WORK REQUEST — Your answer should be every line of the records that contains the word "detailed".

[[ DATA EXCERPTS open ]]

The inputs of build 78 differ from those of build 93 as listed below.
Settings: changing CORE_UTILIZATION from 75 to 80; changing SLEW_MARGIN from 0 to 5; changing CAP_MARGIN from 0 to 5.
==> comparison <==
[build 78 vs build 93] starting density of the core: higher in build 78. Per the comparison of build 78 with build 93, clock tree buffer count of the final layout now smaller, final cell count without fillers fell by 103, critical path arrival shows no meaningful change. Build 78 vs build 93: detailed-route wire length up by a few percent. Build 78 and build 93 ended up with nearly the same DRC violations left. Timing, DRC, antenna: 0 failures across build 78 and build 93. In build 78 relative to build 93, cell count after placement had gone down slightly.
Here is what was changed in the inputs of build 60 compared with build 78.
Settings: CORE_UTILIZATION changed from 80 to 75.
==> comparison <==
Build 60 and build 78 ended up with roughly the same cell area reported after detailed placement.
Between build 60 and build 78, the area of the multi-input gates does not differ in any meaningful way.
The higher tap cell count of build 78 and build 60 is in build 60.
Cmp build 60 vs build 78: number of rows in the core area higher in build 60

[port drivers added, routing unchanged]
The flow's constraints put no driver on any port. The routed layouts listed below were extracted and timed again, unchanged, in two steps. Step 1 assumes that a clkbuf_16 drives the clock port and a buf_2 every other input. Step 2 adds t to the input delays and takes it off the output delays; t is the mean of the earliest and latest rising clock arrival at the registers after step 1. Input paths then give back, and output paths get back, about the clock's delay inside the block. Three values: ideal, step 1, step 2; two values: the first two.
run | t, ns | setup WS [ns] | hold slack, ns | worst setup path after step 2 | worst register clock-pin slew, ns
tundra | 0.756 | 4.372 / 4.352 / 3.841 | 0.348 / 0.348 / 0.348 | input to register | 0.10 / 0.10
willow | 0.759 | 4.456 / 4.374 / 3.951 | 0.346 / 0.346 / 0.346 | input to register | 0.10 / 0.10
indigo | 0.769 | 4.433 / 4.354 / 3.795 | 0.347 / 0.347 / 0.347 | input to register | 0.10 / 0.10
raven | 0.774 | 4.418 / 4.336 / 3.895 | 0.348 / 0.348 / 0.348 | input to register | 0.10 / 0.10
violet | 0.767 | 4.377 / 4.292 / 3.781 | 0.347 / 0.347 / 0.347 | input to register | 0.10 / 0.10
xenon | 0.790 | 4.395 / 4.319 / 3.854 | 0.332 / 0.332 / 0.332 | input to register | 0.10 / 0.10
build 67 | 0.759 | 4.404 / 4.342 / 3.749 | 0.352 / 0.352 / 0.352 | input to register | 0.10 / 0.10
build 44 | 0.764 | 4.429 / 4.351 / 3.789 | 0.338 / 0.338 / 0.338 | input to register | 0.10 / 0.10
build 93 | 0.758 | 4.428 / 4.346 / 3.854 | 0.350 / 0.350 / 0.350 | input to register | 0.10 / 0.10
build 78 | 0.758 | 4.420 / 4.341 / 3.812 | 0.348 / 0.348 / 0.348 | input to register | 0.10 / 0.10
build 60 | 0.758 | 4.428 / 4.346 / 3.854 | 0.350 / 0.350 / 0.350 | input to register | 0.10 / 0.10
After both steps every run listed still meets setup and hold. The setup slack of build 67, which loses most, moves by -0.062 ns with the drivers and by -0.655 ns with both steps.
From an optimization exercise on the open Yosys and OpenROAD flow, aimed at small area and a short achievable clock period; shortcuts taken in it are not production practice.
In this exercise RTL edits were held to simulation tests only and were not proved equivalent to the original.
No activity file was given, so power comes from the tool's default toggle rates.

== run A ==
==> flow/design.v (excerpt) <==
module fmtconv (
    input  wire        clk,
    input  wire        rst,           
    input  wire        in_valid,
    input  wire [3:0]  src_fmt,
    input  wire [3:0]  dst_fmt,
    input  wire [1:0]  rnd,           
    input  wire        sat,
    input  wire        strict,
    input  wire        flush,
    input  wire [31:0] in_data,
    output reg         out_valid,
    output reg  [31:0] out_data,
    output reg  [6:0]  out_flags,     
    output reg         out_range      
);
    reg        r_valid;
    reg [3:0]  r_src, r_dst;
    reg [1:0]  r_rnd;
    reg        r_sat, r_strict, r_flush;
    reg [31:0] r_data;
    always @(posedge clk) begin
        if (rst) r_valid <= 1'b0;
        else     r_valid <= in_valid;
        r_src    <= src_fmt;
        r_dst    <= dst_fmt;
        r_rnd    <= rnd;
        r_sat    <= sat;
        r_strict <= strict;
        r_flush  <= flush;
        r_data   <= in_data;
    end
    wire        d_sign, d_zero, d_inf, d_nan, d_snan, d_flushed, d_int;
    wire [31:0] d_m;
    wire [4:0]  d_lz;
    wire signed [9:0] d_ash;
    wire signed [9:0] d_eb0;
    wire        d_ecz;
    fc_decode u_dec (
        .src(r_src), .dst(r_dst), .d(r_data), .flush_eff(r_flush | ~r_strict),
        .sign(d_sign), .is_zero(d_zero), .is_inf(d_inf), .is_nan(d_nan), .is_snan(d_snan),
        .flushed(d_flushed), .is_int(d_int), .m_raw(d_m), .lz(d_lz), .ash(d_ash), .eb0(d_eb0), .ecz(d_ecz));
    reg        s1_valid, s1_bad;
    reg [3:0]  s1_dst;
    reg [1:0]  s1_rnd;
    reg        s1_sat, s1_strict, s1_flush;
    reg        s1_sign, s1_zero, s1_inf, s1_nan, s1_snan, s1_flushed, s1_int;
    reg [31:0] s1_m;
    reg [4:0]  s1_lz;
    reg signed [9:0] s1_ash;
    reg signed [9:0] s1_eb0;
    reg        s1_ecz;
    always @(posedge clk) begin
        if (rst) s1_valid <= 1'b0;
        else     s1_valid <= r_valid;
        s1_bad     <= (r_src > 4'hB) || (r_dst > 4'hB);
        s1_dst     <= r_dst;
        s1_rnd     <= r_rnd;
        s1_sat     <= r_sat;
        s1_strict  <= r_strict;
        s1_flush   <= r_flush;
        s1_sign    <= d_sign;
        s1_zero    <= d_zero;
        s1_inf     <= d_inf;
        s1_nan     <= d_nan;
        s1_snan    <= d_snan;
        s1_flushed <= d_flushed;
        s1_int     <= d_int;
        s1_m       <= d_m;
  ...
Size in the first run: roughly 89 I/O pins.
Settings: LEC_CHECK=0, ABC_AREA=1, CAP_MARGIN=20, CORE_MARGIN=2, CORE_UTILIZATION=30, CTS_CLUSTER_DIAMETER=100, CTS_CLUSTER_SIZE=25, SLEW_MARGIN=20; clock period 18.0 ns.
standard.sh (not shown) runs the stock make flow with config.mk's settings and CLKGATE_MAP_FILE= SYNTH_SCRIPT=/design/flow/synth_recipe.tcl, a recipe that flattens the netlist after the stock synthesis.
==> flow/flow/run.sh <==
#!/bin/bash
# The standard layout flow (standard.sh), with the input and output ports
# buffered by buf_2 cells instead of the delay buffers that buffer_ports
# picks by default. standard.sh's full output goes to standard.log.
export BUFFER_PORTS_ARGS="-buffer_cell sky130_fd_sc_hd__buf_2"
bash standard.sh > standard.log 2>&1
## Diff of input files: run B against run A
Settings: CORE_UTILIZATION: 30 -> 50; CTS_CLUSTER_SIZE: 25 -> unset; CTS_CLUSTER_DIAMETER: 100 -> unset.
Results
For die span in x, dividing the value from run A by the value from run B gives 1.3. Count of buffers not belonging to the clock network in the layout for run B is lower than for run A. [compare] base=run A new=run B: cell area flat; fmax down 1.7 MHz; number of global-route vias before repair up 541. There was hardly any difference in highest cell delay on the worst timing path between run A and run B. Count of cells along the worst register-to-register path (run B vs. run A) increases by more than 10%. As far as total DRC errors in the routed layout goes, run A and run B are indistinguishable; the numbers are identical.
This is an optimization exercise on Yosys and OpenROAD, whose aim is small area, a short achievable clock period and few clock cycles per item, not a production implementation. In this exercise RTL edits were held to simulation tests only and were not proved equivalent to the original.

==> flow/design.v (excerpt) <==
module aes_slice (
    input  wire         clk,
    input  wire         rst,
    input  wire         key_load,
    input  wire         key256,
    input  wire [255:0] key_in,
    input  wire         start,
    input  wire         decrypt,
    input  wire [127:0] din,
    output wire         busy,
    output reg          done,
    output reg  [127:0] dout
);
    reg [255:0] ke;          
    reg [255:0] kd;          
    reg         k256;        
    reg         dvalid;      
    reg         xp_on;       
    reg         xp_ph;       
    reg [3:0]   xp_r;        
    reg [47:0]  xp_t;        
    reg [47:0]  tke;         
    reg         tkev;        
    reg [127:0] s;
    reg [191:0] m;
    reg [255:0] ws, wm;      
    reg [47:0]  tk;          
    reg [31:0]  swm;         
    reg         vs, vm;      
    reg         ds, dm;      
    reg         ks, km;      
    reg [3:0]   rs, rm;      
    reg         lastm;       
    reg         rdy_e, rdy_d;
    function [11:0] sbf_a;
        input [7:0] a;
        reg t1, t2, t3, t4, t5, t6, t7, t8, t9, t10, t11, t12, t13, t14, t15, t16, t17, t18, t19, t20, t21, t22, t23, t24, t25, t26, t27, t28, t29, t30, t31, t32, t33, t34, t35, t36, t37, t38, t39, t40, t41, t42, t43, t44, t45, t46, t47, t48, t49, t50, t51, t52, t53, t54, t55, t56, t57, t58, t59, t60, t61, t62, t63, t64, t65, t66, t67, t68, t69, t70, t71, t72, t73, t74, t75, t76, t77, t78, t79, t80, t81, t82, t83, t84, t85, t86;
        begin
            t1 = a[1] ^ a[5];
            t2 = a[2] ^ a[3];
            t3 = a[5] ^ a[7];
            t4 = a[6] ^ t1;
            t5 = a[0] ^ t4;
            t6 = a[1] ^ a[7];
            t7 = a[2] ^ a[7];
            t8 = a[2] ^ a[4];
            t9 = a[1];
            t10 = t2 ^ t3;
  ...
Size: ~18000 cells after synthesis, about 520 I/O pins, ~120000 sq um of cells after synthesis.
export LEC_CHECK = 0
export ABC_AREA = 1
export CAP_MARGIN = 20
export CORE_MARGIN = 2
export CORE_UTILIZATION = 40
export PLACE_DENSITY = 0.6
export SETUP_SLACK_MARGIN = 4.35
export SLEW_MARGIN = 20
create_clock -name core_clock -period 8.5 [get_ports {clk}]
standard.sh (not shown) runs the stock make flow with config.mk's settings and CLKGATE_MAP_FILE= SYNTH_SCRIPT=/design/flow/synth_recipe.tcl, a recipe that flattens the netlist after the stock synthesis.
==> flow/flow/run.sh <==
#!/bin/bash
# Layout flow: the standard layout (standard.sh, ORFS synthesis to
# final layout, unchanged), except that Yosys's extraction of full and half
# adders is turned off (ADDER_MAP_FILE empty). The AES logic is almost all
# XOR, and the extracted ha/fa cells map it slower and larger than plain
# gates. Registers and their names are those of the standard synthesis.
# ORFS writes each step's full log under orfs/logs/; make's own output goes
# to flow_make.log here.
set -euo pipefail
bash standard.sh ADDER_MAP_FILE= finish > flow_make.log 2>&1
The starting point completed without violations.
Testbench counts at the start, summed over its fixed seeds: cycles 4,875, blocks 384.
Then changed:
--- a/flow/config.mk
+++ b/flow/config.mk
@@ -11,4 +11,4 @@
 export CORE_UTILIZATION = 40
 export PLACE_DENSITY = 0.6
-export SETUP_SLACK_MARGIN = 4.35
+export SETUP_SLACK_MARGIN = 4.25
 export SLEW_MARGIN = 20
What happened: Core utilization went down by 0.73 points. Cell area decreases by 1.5%. Register-to-register slack degrades by 0.02 ns. Final cell count fell by 0.41%. Count of clock-buffer cells in the layout does not change. Synthesized area does not change. Via count came out lower by 0.45%. Global-route usage is lower by 0.14 points.
Then changed:
--- a/flow/config.mk
+++ b/flow/config.mk
@@ -11,4 +11,4 @@
 export CORE_UTILIZATION = 40
 export PLACE_DENSITY = 0.6
-export SETUP_SLACK_MARGIN = 4.25
+export SETUP_SLACK_MARGIN = 4.4
 export SLEW_MARGIN = 20
Die area does not change. Final area came out higher by 2.4%. Worst setup slack gets better by 0.036 ns. Register-to-register slack is about the same. Wire length came out higher by 0.95%.

---

Setup of build 97:
Another version of the RTL of aes_slice (not shown whole).
Size: ~1700 flip-flops, ~130000 um^2 of cells after synthesis.
==> flow/config.mk <==
export PLATFORM = sky130hd
export DESIGN_NAME = aes_slice
export DESIGN_NICKNAME = aes_slice
export VERILOG_FILES = /design/flow/design.v
export SDC_FILE = /design/flow/constraint.sdc
export NUM_CORES = 4
export LEC_CHECK = 0
export ABC_AREA = 1
export CAP_MARGIN = 20
export CORE_MARGIN = 2
export CORE_UTILIZATION = 40
export PLACE_DENSITY = 0.6
export SETUP_SLACK_MARGIN = 4.5
export SLEW_MARGIN = 20
==> flow/constraint.sdc <==
create_clock -name core_clock -period 8.5 [get_ports {clk}]
set_input_delay 1.7000 -clock core_clock [delete_from_list [all_inputs] [get_ports {clk}]]
set_output_delay 1.7000 -clock core_clock [all_outputs]
set_load 0.01 [all_outputs]
Scripts as last shown in full above: flow/flow/run.sh
In summary, build 97 completed successfully, with a layout that passed the timing, design-rule and antenna checks.
Testbench counts of build 97, summed over its fixed seeds: cycles 4,861, blocks 384.
Edits applied to the flow inputs when going from build 97 to build 48:
Settings: CORE_UTILIZATION: 40 -> 55; PLACE_DENSITY: 0.6 -> 0.7; SETUP_SLACK_MARGIN: 4.5 -> 5.0.
--- outcome ---
- The flow ended early for build 48: it failed with a tool error in global routing (5_1_grt).
- Proportion of synthesized chip area in sequential cells came out exactly the same in build 97 and build 48.
- Re mean area per synthesized cell: no difference whatsoever between build 97 and build 48.
- Looking at build 97 and build 48, the clock sink total is a wash.
- Number of cells in the design after placement, build 97 and build 48, higher one = build 97.
- Depth of the CTS H-tree: build 48 vs build 97, no meaningful difference
- Changes observed in build 48 relative to build 97: number of synthesized flops with an enable pin barely changed; final estimated routing congestion in global placement climbed about 3.7%.
- Die height ended up about 15% lower on build 48 than on build 97.
- Note that the post-CTS setup repair buffer count recorded for build 48 amounts to 8.1 times the value seen in build 97.
#### Input delta (build 17 over build 48)
Settings: SETUP_SLACK_MARGIN changed from 5.0 to 4.0; PLACE_DENSITY changed from 0.7 to 0.65; CORE_UTILIZATION changed from 55 to 50.
Results
Build 17 | status: complete | timing, DRC, antenna: pass
Build 17 vs build 48, placement row count went up by about 5%.
On post-placement worst setup slack: build 17 sits above build 48.
Build 17 -> build 48: area after synthesis flat
The synthesized cell count of build 17 and that of build 48 are within noise of each other.

---

## rev 12
aes_slice, a different RTL version from the one above (not shown whole).
Size: roughly 18000 cells after synthesis, about 1900 flip-flops.
==> flow/config.mk <==
export PLATFORM = sky130hd
export DESIGN_NAME = aes_slice
export DESIGN_NICKNAME = aes_slice
export VERILOG_FILES = /design/flow/design.v
export SDC_FILE = /design/flow/constraint.sdc
export NUM_CORES = 4
export LEC_CHECK = 0
export ABC_AREA = 1
export CAP_MARGIN = 20
export CORE_MARGIN = 2
export CORE_UTILIZATION = 40
export PLACE_DENSITY = 0.6
export SETUP_SLACK_MARGIN = 4.25
export SLEW_MARGIN = 20
==> flow/constraint.sdc <==
create_clock -name core_clock -period 8.5 [get_ports {clk}]
set_input_delay 1.7000 -clock core_clock [delete_from_list [all_inputs] [get_ports {clk}]]
set_output_delay 1.7000 -clock core_clock [all_outputs]
set_load 0.01 [all_outputs]
Scripts as last shown in full above: flow/flow/run.sh
Testbench counts of rev 12, summed over its fixed seeds: cycles 4,864, blocks 384.
Edits applied to the flow inputs when going from rev 12 to rev 13:
diff --git a/flow/config.mk b/flow/config.mk
--- a/flow/config.mk
+++ b/flow/config.mk
@@ -12,3 +12,3 @@
 export PLACE_DENSITY = 0.6
-export SETUP_SLACK_MARGIN = 4.25
+export SETUP_SLACK_MARGIN = 4.0
 export SLEW_MARGIN = 20
--- outcome ---
Area growth from synthesis to final layout in rev 13 is 4.9 points below rev 12. Rev 13 ends up with a routed wire length that is 1.6% lower than in rev 12. Largest fanout of any net on the critical path on rev 13 is down relative to rev 12. On global-route wire length before repair, rev 12 loses to rev 13.

## static timing again, ports no longer ideal
The flow's constraints put no driver on any port. The routed layouts listed below were extracted and timed again, unchanged, in two steps.
Step 1: set_driving_cell puts a clkbuf_16 on clk and a buf_2 on each other input, an assumption about the parent block.
Step 2, shift: input delay + t, output delay - t, t = (earliest + latest rising clock arrival at the registers) / 2. This alone moves slack from input paths to output paths.
Three values: ideal ports, drivers, drivers and shift; two values: the first two.
run	shift t [ns]	setup slack, ns	hold WS [ns]	worst slew at a driven data input, ns
the first run of note 1	1.024	4.321 / 4.321 / 3.696	0.387 / 0.387 / 0.387	0.16
the second run of note 1	1.018	4.274 / 4.213 / 3.723	0.390 / 0.390 / 0.390	0.18
the third run of note 1	1.021	4.309 / 4.309 / 3.535	0.387 / 0.387 / 0.387	0.16
build 97	1.014	4.396 / 4.396 / 3.586	0.394 / 0.394 / 0.394	0.19
build 17	0.961	3.967 / 3.967 / 3.397	0.395 / 0.395 / 0.395	0.12
rev 12	1.022	4.283 / 4.283 / 3.843	0.357 / 0.357 / 0.357	0.27
rev 13	1.024	4.049 / 4.049 / 3.873	0.347 / 0.347 / 0.347	0.24
After both steps setup and hold are still met in every run listed. The setup slack of build 97, which loses most, moves by 0.000 ns with the drivers and by -0.810 ns with both steps.
This is an optimization exercise on Yosys and OpenROAD, whose aim is a short achievable clock period and few clock cycles, not a production implementation. Function was checked by simulation only, so behaviour that the tests miss may differ from the original. No activity file was given, so power comes from the tool's default toggle rates.

==> flow/design.v <==
module bilron_alu (
    input  wire [5:0]  func,
    input  wire [4:0]  sh,
    input  wire [31:0] wb,
    input  wire [31:0] wa,
    input  wire [63:0] prod,
    output reg  [31:0] res,
    output reg         v,
    output reg         c
);
    wire [32:0] add_full = {1'b0, wb} + {1'b0, wa};
    wire [32:0] sub_full = {1'b0, wb} - {1'b0, wa};
    wire [31:0] sub_res  = sub_full[31:0];
    wire        sub_c    = sub_full[32];
    wire        add_v    = ~(wb[31] ^ wa[31]) & (wb[31] ^ add_full[31]);
    wire        sub_v    = (wb[31] ^ wa[31]) & (wb[31] ^ sub_res[31]);
    wire [31:0] sat_val  = wb[31] ? 32'h8000_0000 : 32'h7FFF_FFFF;
    wire        mul_v    = (prod[63:32] != {32{prod[31]}});
    wire [31:0] neg_res  = 32'd0 - wa;
    wire [63:0] shl_full = {32'd0, wa} << sh;
    wire [63:0] shr_full = {wa, 32'd0} >> sh;
    wire [63:0] asr_full = $signed({wa, 32'd0}) >>> sh;
    always @(*) begin
        res = wa;
        v   = 1'b0;
        c   = 1'b0;
        case (func)
            6'h01: begin res = add_full[31:0]; v = add_v; c = add_full[32]; end
            6'h02: begin res = sub_res; v = sub_v; c = sub_c; end
            6'h03: begin res = add_v ? sat_val : add_full[31:0]; v = add_v; c = add_full[32]; end
            6'h04: begin res = sub_v ? sat_val : sub_res; v = sub_v; c = sub_c; end
            6'h05: begin res = prod[31:0]; v = mul_v; c = 1'b0; end
            6'h06: res = wb & wa;
            6'h07: res = wb | wa;
            6'h08: res = wb ^ wa;
            6'h09: res = ~wa;
            6'h0A: begin res = neg_res; v = (wa == 32'h8000_0000); c = (wa != 32'd0); end
            6'h0B: begin res = shl_full[31:0]; c = (sh != 5'd0) & shl_full[32]; end
            6'h0C: begin res = shr_full[63:32]; c = (sh != 5'd0) & shr_full[31]; end
            6'h0D: begin res = asr_full[63:32]; c = (sh != 5'd0) & asr_full[31]; end
            default: ;
        endcase
    end
endmodule
Background: an optimization exercise with open tools, aiming at small area, a short achievable clock period and few clock cycles per item. Do not read the settings as production practice. The RTL was checked by simulation tests, not by an equivalence proof against the original design.

== run A ==
==> flow/design.v (excerpt) <==
module plate_compose (
    input  wire        clk,
    input  wire        rst,           
    input  wire        in_valid,
    output wire        in_ready,
    input  wire        in_first,      
    input  wire        in_last,       
    input  wire [1:0]  in_mode,       
    input  wire [15:0] in_opac,       
    input  wire        in_has_alpha,  
    input  wire [15:0] in_alpha,      
    input  wire [15:0] in_s0,         
    input  wire [15:0] in_s1,         
    input  wire [15:0] in_s2,         
    output wire        out_valid,
    input  wire        out_ready,
    output wire [15:0] out_c0,
    output wire [15:0] out_c1,
    output wire [15:0] out_c2
);
export LEC_CHECK = 0
export CAP_MARGIN = 20
export CORE_MARGIN = 2
export CORE_UTILIZATION = 60
export CTS_BUF_LIST = sky130_fd_sc_hd__clkbuf_4 sky130_fd_sc_hd__clkbuf_8
export PLACE_DENSITY = 0.72
export SLEW_MARGIN = 20
export SYNTH_HIERARCHICAL = 1
export SYNTH_MINIMUM_KEEP_SIZE = 0
create_clock -name core_clock -period 40.0 [get_ports {clk}]
standard.sh (not shown) runs the stock make flow with config.mk's settings and CLKGATE_MAP_FILE= SYNTH_SCRIPT=/design/flow/synth_recipe.tcl, a recipe that flattens the netlist after the stock synthesis.
==> flow/flow/run.sh <==
#!/bin/bash
# The standard layout (standard.sh: the standard flow's own ORFS flow with its synthesis),
# with the port buffers placed as buf_2 cells instead of the default
# delay-buffer cells. Each tool's output goes to standard.log here.
set -euo pipefail
bash standard.sh "BUFFER_PORTS_ARGS=-buffer_cell sky130_fd_sc_hd__buf_2" finish > standard.log 2>&1
Testbench counts of run A, summed over its fixed seeds: cycles 9,606, pixels 2,400.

[[ DATA EXCERPTS closed ]]

RESULT BELOW —
[build 78 vs build 93] starting density of the core: higher in build 78. Per the comparison of build 78 with build 93, clock tree buffer count of the final layout now smaller, final cell count without fillers fell by 103, critical path arrival shows no meaningful change. Build 78 vs build 93: detailed-route wire length up by a few percent. Build 78 and build 93 ended up with nearly the same DRC violations left. Timing, DRC, antenna: 0 failures across build 78 and build 93. In build 78 relative to build 93, cell count after placement had gone down slightly.
Build 60 and build 78 ended up with roughly the same cell area reported after detailed placement.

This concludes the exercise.